■ What this task involves: Below are records; quote them exactly from the first line through the line that contains "slew_margin: 20".
[[ Records for the task, beginning ]]
What follows belongs to an exercise in optimizing a design on an open flow for small area; a production flow would make more cautious choices. In this exercise RTL edits were held to simulation tests only and were not proved equivalent to the original. No activity file was given, so power comes from the tool's default toggle rates. No driver is modelled on the clock port, so clocking that relies on it looks cheaper here than on a real chip.

the baseline:
## gbp_tef
module gbp_tef (
    input  wire        clk,
    input  wire        rst,
    input  wire        cmd_valid,
    input  wire [31:0] cmd_word,
    output wire        cmd_ready,
    output wire        rd_valid,
    output reg  [15:0] rd_data,
    output wire        tx_valid,
    output reg  [7:0]  tx_data,
    input  wire        rx_valid,
    input  wire        rx_fail,
    input  wire [7:0]  rx_data
);
clock: 15.0 ns
lec_check: 0
cap_margin: 20
core_margin: 2
core_utilization: 55
place_density: 0.75
slew_margin: 20
standard.sh (not shown) runs the stock make flow with config.mk's settings and CLKGATE_MAP_FILE= SYNTH_SCRIPT=/design/flow/synth_recipe.tcl, a recipe that flattens the netlist after the stock synthesis.
==> flow/flow/run.sh <==
#!/bin/bash
# Layout flow: the standard ORFS flow with three changes.
#  1. After the standard synthesis, the combinational logic is mapped again by ABC
#     with an area-oriented script (flow/area.abc, with a time-limited deep resynthesis); every flip-flop instance of the
#     standard synthesis is kept as it is (same name, same cell).
#  2. The clock tree is built without dummy loads and with small sink clusters (at
#     most 32 flip-flops within 130 um per leaf buffer).
#  3. The port buffers use the smallest buffer cell.
# Each tool's output goes to a log file of its own in this folder.
set -euo pipefail
here=$(pwd)
export CTS_ARGS="-sink_clustering_enable -repair_clock_nets -dont_use_dummy_load -sink_clustering_size 32 -sink_clustering_max_diameter 130"
export BUFFER_PORTS_ARGS="-buffer_cell sky130_fd_sc_hd__buf_1"
res=$here/orfs/results/sky130hd/gbp_tef/base
lib=$FLOW_HOME/platforms/sky130hd/lib/sky130_fd_sc_hd__tt_025C_1v80.lib
yosys_bin=$(command -v yosys || echo "$FLOW_HOME/../tools/install/yosys/bin/yosys")

bash standard.sh synth > orfs_synth.log 2>&1

# The platform's dont-use cells, from its config.mk
dont_use=$(sed -n '/^export DONT_USE_CELLS/,/^#/p' "$FLOW_HOME/platforms/sky130hd/config.mk" \
  | grep -o 'sky130_fd_sc_hd__[a-z0-9_]*' | sed 's/^/-dont_use /' | tr '\n' ' ')
seq_cells=$(grep -oE '^\s*sky130_fd_sc_hd__[a-z0-9_]+' "$res/1_2_yosys.v" | sort -u \
  | grep -E '__(e?s?df|dl|sdf|conb)' | tr '\n' ' ')
cp "$res/1_2_yosys.v" "$here/standard_1_2_yosys.v"
cat > "$here/resynth.ys" <<EOS
read_liberty -ignore_miss_func $lib
read_verilog $here/standard_1_2_yosys.v
hierarchy -top gbp_tef
setattr -mod -set keep_hierarchy 1 $seq_cells
flatten
opt_clean
abc -liberty $lib -script $here/flow/area.abc $dont_use gbp_tef
opt_clean -purge
splitnets
hilomap -singleton -hicell sky130_fd_sc_hd__conb_1 HI -locell sky130_fd_sc_hd__conb_1 LO
insbuf -buf sky130_fd_sc_hd__buf_4 A X
opt_clean -purge
rename -hide w:*.*
select gbp_tef
tee -o $here/resynth_stat.txt stat -liberty $lib
write_verilog -noattr -noexpr -nohex -nodec -selected $here/resynth_1_2_yosys.v
EOS
"$yosys_bin" -s "$here/resynth.ys" > resynth.log 2>&1
# the flip-flops must be exactly those of the standard synthesis
diff <(grep -oE '^\s*sky130_fd_sc_hd__[a-z0-9_]+ \S+' "$here/standard_1_2_yosys.v" | grep -E "$(echo $seq_cells | tr ' ' '|')" | sort) \
     <(grep -oE '^\s*sky130_fd_sc_hd__[a-z0-9_]+ \S+' "$here/resynth_1_2_yosys.v" | grep -E "$(echo $seq_cells | tr ' ' '|')" | sort) > resynth_regs.diff
cp "$here/resynth_1_2_yosys.v" "$res/1_2_yosys.v"
touch "$res/1_2_yosys.v"

bash standard.sh finish > orfs_flow.log 2>&1
==> flow/flow/area.abc <==
strash
&get -n
&deepsyn -T 150 -S 1
&put
dch
amap
strash
dch
amap
topo
The baseline finished every stage and its layout cleared the timing, DRC and antenna checks.
Input-level comparison between the candidate and the baseline:
diff --git a/flow/flow/run.sh b/flow/flow/run.sh
--- a/flow/flow/run.sh
+++ b/flow/flow/run.sh
@@ -5,10 +5,10 @@
 #     standard synthesis is kept as it is (same name, same cell).
 #  2. The clock tree is built without dummy loads and with small sink clusters (at
-#     most 32 flip-flops within 130 um per leaf buffer).
+#     most 33 flip-flops within 140 um per leaf buffer).
 #  3. The port buffers use the smallest buffer cell.
 # Each tool's output goes to a log file of its own in this folder.
 set -euo pipefail
 here=$(pwd)
-export CTS_ARGS="-sink_clustering_enable -repair_clock_nets -dont_use_dummy_load -sink_clustering_size 32 -sink_clustering_max_diameter 130"
+export CTS_ARGS="-sink_clustering_enable -repair_clock_nets -dont_use_dummy_load -sink_clustering_size 33 -sink_clustering_max_diameter 140"
 export BUFFER_PORTS_ARGS="-buffer_cell sky130_fd_sc_hd__buf_1"
 res=$here/orfs/results/sky130hd/gbp_tef/base
==> flow/flow/area.abc <==
strash
&get -n
&deepsyn -T 150 -S 1
&put
dch
amap -F 4 -A 10
strash
dch
amap -F 4 -A 10
topo
Findings:
Compared with the baseline, tap cell instance count in the candidate decreased slightly. Against the baseline, total power of the final layout in the candidate came out better. As far as die area is concerned, the candidate and the baseline perform about the same.

[what the ideal ports hide]
Ports are ideal in the flow. The routed layouts listed here were re-timed in OpenROAD.
Step 1 (the two cells are an assumption about what drives the block):
set clk [get_ports {clk}]
set_driving_cell -lib_cell sky130_fd_sc_hd__clkbuf_16 $clk
set_driving_cell -lib_cell sky130_fd_sc_hd__buf_2 [delete_from_list [all_inputs] $clk]
Step 2 adds t to the input delays and takes it off the output delays; t is the mean of the earliest and latest rising clock arrival at the registers after step 1. Input paths then give back, and output paths get back, about the clock's delay inside the block.
Three values: ideal, step 1, step 2; two values: the first two.
run	t (ns)	setup WS [ns]	latest minus earliest clock arrival (ns)	worst register clock-pin slew, ns
the baseline	0.889	6.948 / 6.871 / 7.754	0.092 / 0.093	0.12 / 0.12
the candidate	0.875	7.491 / 7.413 / 7.084	0.103 / 0.103	0.12 / 0.12
After both steps setup and hold are still met in every run listed. For the candidate, which loses most, drivers alone change the setup slack by -0.078 ns; drivers and shift together by -0.407 ns.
[[ Records for the task, end ]]
■ Solution for this problem:
What follows belongs to an exercise in optimizing a design on an open flow for small area; a production flow would make more cautious choices. In this exercise RTL edits were held to simulation tests only and were not proved equivalent to the original. No activity file was given, so power comes from the tool's default toggle rates. No driver is modelled on the clock port, so clocking that relies on it looks cheaper here than on a real chip.

the baseline:
## gbp_tef
module gbp_tef (
    input  wire        clk,
    input  wire        rst,
    input  wire        cmd_valid,
    input  wire [31:0] cmd_word,
    output wire        cmd_ready,
    output wire        rd_valid,
    output reg  [15:0] rd_data,
    output wire        tx_valid,
    output reg  [7:0]  tx_data,
    input  wire        rx_valid,
    input  wire        rx_fail,
    input  wire [7:0]  rx_data
);
clock: 15.0 ns
lec_check: 0
cap_margin: 20
core_margin: 2
core_utilization: 55
place_density: 0.75
slew_margin: 20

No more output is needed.